◆ Exercise requirements ◆
Write out the data below exactly, from its first line to the line containing "localparam int unsigned DEPTH", that line included.

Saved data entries
[Start of Attachment]

Source: an optimization exercise on an open RTL-to-GDS flow (aim: small area, a short achievable clock period and few clock cycles per item). Production flows keep margins and buffers that such runs may drop. Only simulation tests tie the RTL to the original design; equivalence was not proved. Power is estimated from default activity; no workload was simulated.

--- design/flow/design.v ---
package deq_pkg;
  localparam int unsigned DEPTH  = 32;
  localparam int unsigned AW     = $clog2(DEPTH);
  localparam int unsigned CW     = $clog2(DEPTH + 1);
  localparam int unsigned CMD_W  = 3;
  localparam int unsigned DATA_W = 32;
  localparam int unsigned ST_W   = 2;
  typedef enum logic [CMD_W-1:0] {
    CMD_PUSH_FRONT = 3'd0,
    CMD_PUSH_REAR  = 3'd1,
    CMD_POP_FRONT  = 3'd2,
    CMD_POP_REAR   = 3'd3,
    CMD_QUERY      = 3'd4,
    CMD_DUMP       = 3'd5
  } cmd_t;
  typedef enum logic [ST_W-1:0] {
    ST_OK    = 2'd0,
    ST_UNDER = 2'd1,
    ST_OVER  = 2'd2
  } status_t;
  function automatic logic [AW-1:0] ring_pos(input logic [AW-1:0] base,
                                             input logic [CW-1:0] off);
    logic [CW:0] sum;
    logic [CW:0] lim;
    lim = DEPTH;
    sum = {{(CW+1-AW){1'b0}}, base} + {1'b0, off};
    if (sum >= lim) begin
      sum = sum - lim;
    end
    ring_pos = sum[AW-1:0];
  endfunction
endpackage
module deq_ram #(
  parameter int unsigned WIDTH = 32,
  parameter int unsigned DEPTH = 32
) (
  input  logic                     clk,
  input  logic                     we,
  input  logic [$clog2(DEPTH)-1:0] waddr,
  input  logic [WIDTH-1:0]         wdata,
  input  logic                     re,
  input  logic [$clog2(DEPTH)-1:0] raddr,
  output logic [WIDTH-1:0]         rdata
);
  logic [WIDTH-1:0] mem [DEPTH];
  always_ff @(posedge clk) begin
    if (we) begin
      mem[waddr] <= wdata;
    end
    if (re) begin
      rdata <= mem[raddr];
    end
  end
endmodule
This is an optimization exercise on Yosys and OpenROAD, whose aim is small area and a short achievable clock period, not a production implementation.
At most, simulation tests tie the RTL to the original design; equivalence was not proved.

==> run a: inputs <==
==> flow/design.v <==
module rsi_top
(
    input  logic   clk,
    input  logic   reset,
    input  logic [16-1:0] price,
    input  logic   price_valid,
    input  logic   eod,
    output logic   rsi_valid,
    output logic [7-1:0]   rsi,
    output logic   buy,
    output logic   sell
);
    localparam int PW = 16;    
    localparam int SW = 20;      
    localparam int N  = 14;     
    localparam int XW = 27;      
    localparam int RW = SW + 1;          
    logic          take;
    logic [PW-1:0] prev;
    logic          have_prev;
    logic [3:0]    cnt;           
    logic [PW:0]   diff;
    logic          up;            
    logic [PW-1:0] code;          
    logic          mv_valid;
    logic          mv_first, mv_full, mv_out;
    logic          mv_up;
    logic [PW-1:0] mv_code;
    assign take = price_valid && !eod;
    assign diff = {1'b0, price} - {1'b0, prev};
    assign up   = !diff[PW];
    assign code = diff[PW-1:0] ^ {PW{!up}};
    always_ff @(posedge clk) begin
        if (take) prev <= price;
        mv_code  <= code;
        mv_up    <= up;
        mv_first <= take && have_prev && (cnt == 4'd0);
        mv_full  <= take && have_prev && (cnt == 4'(N));
        mv_out   <= (cnt >= 4'(N - 1));
    end
    always_ff @(posedge clk or posedge reset) begin
        if (reset) begin
            have_prev <= 1'b0;
            cnt       <= '0;
            mv_valid  <= 1'b0;
        end else if (eod) begin
            have_prev <= 1'b0;
            cnt       <= '0;
            mv_valid  <= 1'b0;
        end else begin
            mv_valid <= take && have_prev;
            if (take) have_prev <= 1'b1;
            if (take && have_prev && cnt != 4'(N)) cnt <= cnt + 4'd1;
        end
    end
    logic [PW:0]   win [N];       
    logic [SW-1:0] tsum, gsum;
    logic          sums_valid;
    logic [PW-1:0] old_code;
    logic          old_up;
    logic [SW-1:0] t_base, g_base;
    logic [SW-1:0] t_b, t_c, t_s, t_cy;
    logic [SW-1:0] g_b, g_c, g_s, g_cy;
    logic [SW:0]   t_wide, g_wide;
    logic [PW-1:0] new_code;
    logic          new_nup;
    assign new_code = mv_valid ? mv_code : '0;
    assign new_nup  = mv_valid && !mv_up;
    assign old_code = mv_full ? win[N-1][PW-1:0] : '0;
    assign old_up   = mv_full ? win[N-1][PW]     : 1'b1;
    assign t_base   = mv_first ? '0 : tsum;
    assign g_base   = mv_first ? '0 : gsum;
    assign t_b  = {{(SW-PW){1'b0}}, new_code};
    assign t_c  = ~{{(SW-PW){1'b0}}, old_code};
    assign t_s  = t_base ^ t_b ^ t_c;
    assign t_cy = {(t_base[SW-2:0] & t_b[SW-2:0]) | (t_base[SW-2:0] & t_c[SW-2:0]) |
                   (t_b[SW-2:0] & t_c[SW-2:0]), new_nup};
    assign t_wide = {t_s, 1'b1} + {t_cy, old_up};
    assign g_b  = (mv_valid && mv_up) ? {{(SW-PW){1'b0}}, mv_code} : '0;
    assign g_c  = ~((old_up ? {{(SW-PW){1'b0}}, old_code} : '0));
    assign g_s  = g_base ^ g_b ^ g_c;
    assign g_cy = {(g_base[SW-2:0] & g_b[SW-2:0]) | (g_base[SW-2:0] & g_c[SW-2:0]) |
                   (g_b[SW-2:0] & g_c[SW-2:0]), 1'b1};
    assign g_wide = {1'b0, g_s} + {1'b0, g_cy};
    always_ff @(posedge clk) begin
        if (mv_valid) begin
            win[0] <= {mv_up, mv_code};
            for (int i = 1; i < N; i++) win[i] <= win[i-1];
        end
        tsum <= t_wide[SW:1];
        gsum <= g_wide[SW-1:0];
    end
    always_ff @(posedge clk or posedge reset) begin
        if (reset) sums_valid <= 1'b0;
        else       sums_valid <= mv_valid && mv_out;
    end
    logic [RW-1:0] d_r [1:6];     
    logic [SW-1:0] d_t [1:6];
    logic [5:2]    d_x [1:6];     
    logic [6:0]    d_q [1:6];     
    logic          d_v [1:6];
    logic [6:0]    q_last;        
    logic          v_last;
    logic [XW-1:0] y_a, y_b, y_c, y_d, y_s1, y_c1, y_s2, y_c2;
    logic [XW:0]   y_wide;
    assign y_a  = XW'(gsum) << 6;
    assign y_b  = XW'(gsum) << 5;
    assign y_c  = XW'(gsum) << 2;
    assign y_d  = ~(XW'(tsum) << 6);
    assign y_s1 = y_a ^ y_b ^ y_c;
    assign y_c1 = {(y_a[XW-2:0] & y_b[XW-2:0]) | (y_a[XW-2:0] & y_c[XW-2:0]) |
                   (y_b[XW-2:0] & y_c[XW-2:0]), 1'b0};
    assign y_s2 = y_s1 ^ y_c1 ^ y_d;
    assign y_c2 = {(y_s1[XW-2:0] & y_c1[XW-2:0]) | (y_s1[XW-2:0] & y_d[XW-2:0]) |
                   (y_c1[XW-2:0] & y_d[XW-2:0]), 1'b1};
    assign y_wide = {y_s2, 1'b1} + {y_c2, 1'b0};
    always_ff @(posedge clk) begin
        d_r[6] <= y_wide[XW:7];
        d_t[6] <= tsum;
        d_x[6] <= y_wide[6:3];
        d_q[6] <= '0;
    end
    always_ff @(posedge clk or posedge reset) begin
        if (reset) d_v[6] <= 1'b0;
        else       d_v[6] <= sums_valid;
    end
    genvar j;
    generate
        for (j = 5; j >= 0; j--) begin : g_step
            logic          neg;
            logic          xin;
            logic [RW:0]   addend;
            logic [RW+1:0] wide;
            logic [RW-1:0] r_new;
            logic [6:0]    q_new;
            assign neg    = d_r[j+1][RW-1];
            assign xin    = (j >= 2) ? d_x[j+1][(j >= 2) ? j : 2] : 1'b0;
            assign addend = neg ? {2'b00, d_t[j+1]} : ~{2'b00, d_t[j+1]};
            assign wide   = {d_r[j+1], xin, 1'b1} + {addend, !neg};
            assign r_new  = wide[RW:1];
            assign q_new  = d_q[j+1] | (7'(!neg) << (j + 1));
            if (j > 0) begin : g_reg
                always_ff @(posedge clk) begin
                    d_r[j] <= r_new;
                    d_t[j] <= d_t[j+1];
                    d_x[j] <= d_x[j+1];
                    d_q[j] <= q_new;
                end
                always_ff @(posedge clk or posedge reset) begin
                    if (reset) d_v[j] <= 1'b0;
                    else       d_v[j] <= d_v[j+1];
                end
            end else begin : g_last
                assign q_last = q_new | 7'(!r_new[RW-1]);
                assign v_last = d_v[1];
            end
        end
    endgenerate
    logic [6:0] q_fin;
    logic [6:0] rsi_d;
    assign q_fin = q_last;
    assign rsi_d = (q_fin == 7'd127) ? 7'd50 : q_fin;
    always_ff @(posedge clk) begin
        rsi <= rsi_d;
    end
    always_ff @(posedge clk or posedge reset) begin
        if (reset) begin
            rsi_valid <= 1'b0;
            buy       <= 1'b0;
            sell      <= 1'b0;
        end else begin
            rsi_valid <= v_last;
            buy       <= v_last && (rsi_d < 7'(30));
            sell      <= v_last && (rsi_d > 7'(70));
        end
    end
endmodule
Context: an optimization exercise on an open-source flow, tuned for small area, a short achievable clock period and few clock cycles. The choices shown serve that exercise and are no tape-out recipe. Function was checked by simulation only, so behaviour that the tests miss may differ from the original.

## flow/design.v (module list and top-level ports; edited modules follow where they fit)
// module booth_enc: 14 lines
// module booth_w32_a: 1263 lines
// module booth_w32_b: 240 lines
// module booth_p48_a: 1811 lines
// module booth_p48_b: 252 lines
// module descent_top: 351 lines
module descent_top (
    input  logic               clk,
    input  logic               rst_LBFGS,
    input  logic               param_we,
    input  descent_pkg::addr_t param_addr,
    input  descent_pkg::val_t  param_weight,
    input  descent_pkg::val_t  param_mean,
    input  logic [descent_pkg::N_ELEM*descent_pkg::VAL_W-1:0] x_init,
    input  logic               start,
    output logic               busy,
    output logic               done,
    output logic               converged,
    output logic [descent_pkg::N_ELEM*descent_pkg::VAL_W-1:0] x_result,
    output descent_pkg::obj_t  f_result,
    output descent_pkg::iter_t iter_count
);
  // ...
==> flow/run.sh <==
#!/bin/bash
# synth_recipe.tcl (not shown) runs the flow's synth.tcl, then flattens the netlist and writes it again
# the make line also repeats each setting of config.mk as NAME=value (left out here)
make -C /OpenROAD-flow-scripts/flow DESIGN_CONFIG=/design/flow/config.mk WORK_HOME=/design/flow/orfs CLKGATE_MAP_FILE= SYNTH_SCRIPT=/design/flow/synth_recipe.tcl finish
==> flow/config.mk <==
export PLATFORM = sky130hd
export DESIGN_NAME = descent_top
export DESIGN_NICKNAME = descent_top
export VERILOG_FILES = /design/flow/design.v
export SDC_FILE = /design/flow/constraint.sdc
export NUM_CORES = 4
export LEC_CHECK = 0
export ABC_AREA = 1
export CAP_MARGIN = 20
export CORE_MARGIN = 2
export CORE_UTILIZATION = 40
export SLEW_MARGIN = 20
==> flow/constraint.sdc <==
create_clock -name core_clock -period 15.0 [get_ports {clk}]
set_input_delay 3.0000 -clock core_clock [delete_from_list [all_inputs] [get_ports {clk}]]
set_output_delay 3.0000 -clock core_clock [all_outputs]
set_load 0.01 [all_outputs]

[End of Attachment]

◆ Task result ◆
Source: an optimization exercise on an open RTL-to-GDS flow (aim: small area, a short achievable clock period and few clock cycles per item). Production flows keep margins and buffers that such runs may drop. Only simulation tests tie the RTL to the original design; equivalence was not proved. Power is estimated from default activity; no workload was simulated.

--- design/flow/design.v ---
package deq_pkg;
  localparam int unsigned DEPTH  = 32;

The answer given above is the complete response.